Most of his photographs were done in clubs with available light using a Speed Graphic. Films were slower in those days, around ASA 200. I don't recall him saying anything about his lenses or that he mentions using a wide angle lens. Most of his photos look like they were made with a "normal" press lens around 127mm.

Corran
13-Aug-2011, 10:59
Cool, it seems to be available on Netflix too so I can get it that way.

I'm very close with a lot of jazz guys that I went to school with so it would definitely be an inspiration.

Ivan J. Eberle
13-Aug-2011, 13:45
Like I said, experiment and have fun. You may even get something usable or salable.
Bear in mind though that much of what passed for commercially acceptable available-light and event photography in the 1940's and 50's (while adequate for newsprint and smaller uses of the era), would probably get you fired or out of the running for any future commercial work today.

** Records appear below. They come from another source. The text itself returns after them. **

### src/rtl/sgdmf_pkg.sv
package sgdmf_pkg;

	localparam int ROWS    = 1024;
	localparam int COLS    = 1024;
	localparam int FACTORS = 40;
	localparam int ROW_W   = 10;
	localparam int COL_W   = 10;
	localparam int FAC_W   = 6;
	localparam int ROW_AW  = $clog2(ROWS * FACTORS);
	localparam int COL_AW  = $clog2(COLS * FACTORS);

	localparam logic [23:0] LEARN_RATE_RST = 24'd50332;
	localparam logic [23:0] REG_RST        = 24'd1677722;

	localparam logic CFG_LEARN_RATE = 1'b0;
	localparam logic CFG_REG        = 1'b1;

	typedef enum logic [2:0] {
		MODE_WR_ROW = 3'd0,
		MODE_WR_COL = 3'd1,
		MODE_TRAIN  = 3'd2,
		MODE_RD_ROW = 3'd3,
		MODE_RD_COL = 3'd4
	} mode_t;

	typedef enum logic [2:0] {
		ST_IDLE,
		ST_READ,
		ST_DOT,
		ST_ERR,
		ST_UPD,
		ST_DONE
	} state_t;

	typedef struct packed {
		logic [2:0]         mode;
		logic [9:0]         row_index;
		logic [9:0]         col_index;
		logic [5:0]         factor_index;
		logic signed [31:0] value;
	} in_word_t;

	typedef struct packed {
		logic signed [31:0] result_value;
		logic               saturated;
	} out_word_t;

	// control from sequencer to the cell row
	typedef struct packed {
		logic shift;   // shift vectors one place down the chain
		logic clr_acc;
		logic acc_en;
		logic upd;     // tail pair enters the update pipeline
	} cell_ctrl_t;

	function automatic logic signed [31:0] clip32(input logic signed [63:0] v,
		output logic flag);
		logic signed [31:0] r;
		flag = 1'b0;
		r = v[31:0];
		if (v > 64'sd2147483647) begin
			r = 32'sh7fffffff;
			flag = 1'b1;
		end else if (v < -64'sd2147483648) begin
			r = 32'sh80000000;
			flag = 1'b1;
		end
		return r;
	endfunction

endpackage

Due to the limits of newsprint and the small size that most stuff ran, Speed Graphics were the camera of choice if you had to handhold when it was going to be a little blurry... you'd not notice it so much from the bigger neg. And you probably won't hear that mentioned in documentaries, or see the effect. (Probably not what we're aiming for when we choose 4x5 sheet film today at $2-5/sheet developed cost).

Time and technology marches on. In this case LF press camera tech had already been trampled by the late 50's with f/2.8 Rolleis, and certainly not later than the early 60's when Nikons Fs and Pentax Spotmatics showed up on the scene with f/1.4 and faster normal lenses.

And for what it's worth, I do own a couple of RF press cameras (Meridians) and enjoy them a whole bunch-- just not for (paying) low-light event work. Not when I've also got a couple of DSLRs at the ready.

Corran
13-Aug-2011, 14:38
I understand, but from my estimates I should be getting 1/100 shutter speeds or better pushing Tri-X 320 to 5000 according to the exposures I did on my last club gig. Here is a test shot at 2500 I did for comparison purposes: http://www.largeformatphotography.info/forum/showpost.php?p=762856&postcount=2024

The grain is barely noticeable and better than I could get from my Nikon D700 at the same or less ISO setting. Of course the f/4.7 lens on the Crown I got will be a real limitation compared to f/1.4 primes but that's part of the fun of it, for me anyway. And boy I'd like to play with one of the Aero-Ektar f/2.5 lenses. I will still use my DSLR for most of the images on a paying gig though of course, especially until I have a technique nailed down for 4x5.

Ivan J. Eberle
13-Aug-2011, 22:10
Will you be scanning and hybrid printing from 4x5 or optically printing on an enlarger?

neil poulsen
13-Aug-2011, 23:44
I agree w/Frank. The Mamiya Press is a neat system.

One can use multiple backs for the zone xystem, it's a range finder ideal for people, and one can shoot fairly wide w/a Biogon style, 50mm lens. One can also shoot fairly long w/the 250mm, f5 (heavy) lens. The 100mm, 150mm, and 250mm (f5) lenses are all supported by paralax correction.

Corran
14-Aug-2011, 07:46
Will you be scanning and hybrid printing from 4x5 or optically printing on an enlarger?

I just got a 4x5 enlarger but probably scanning mostly.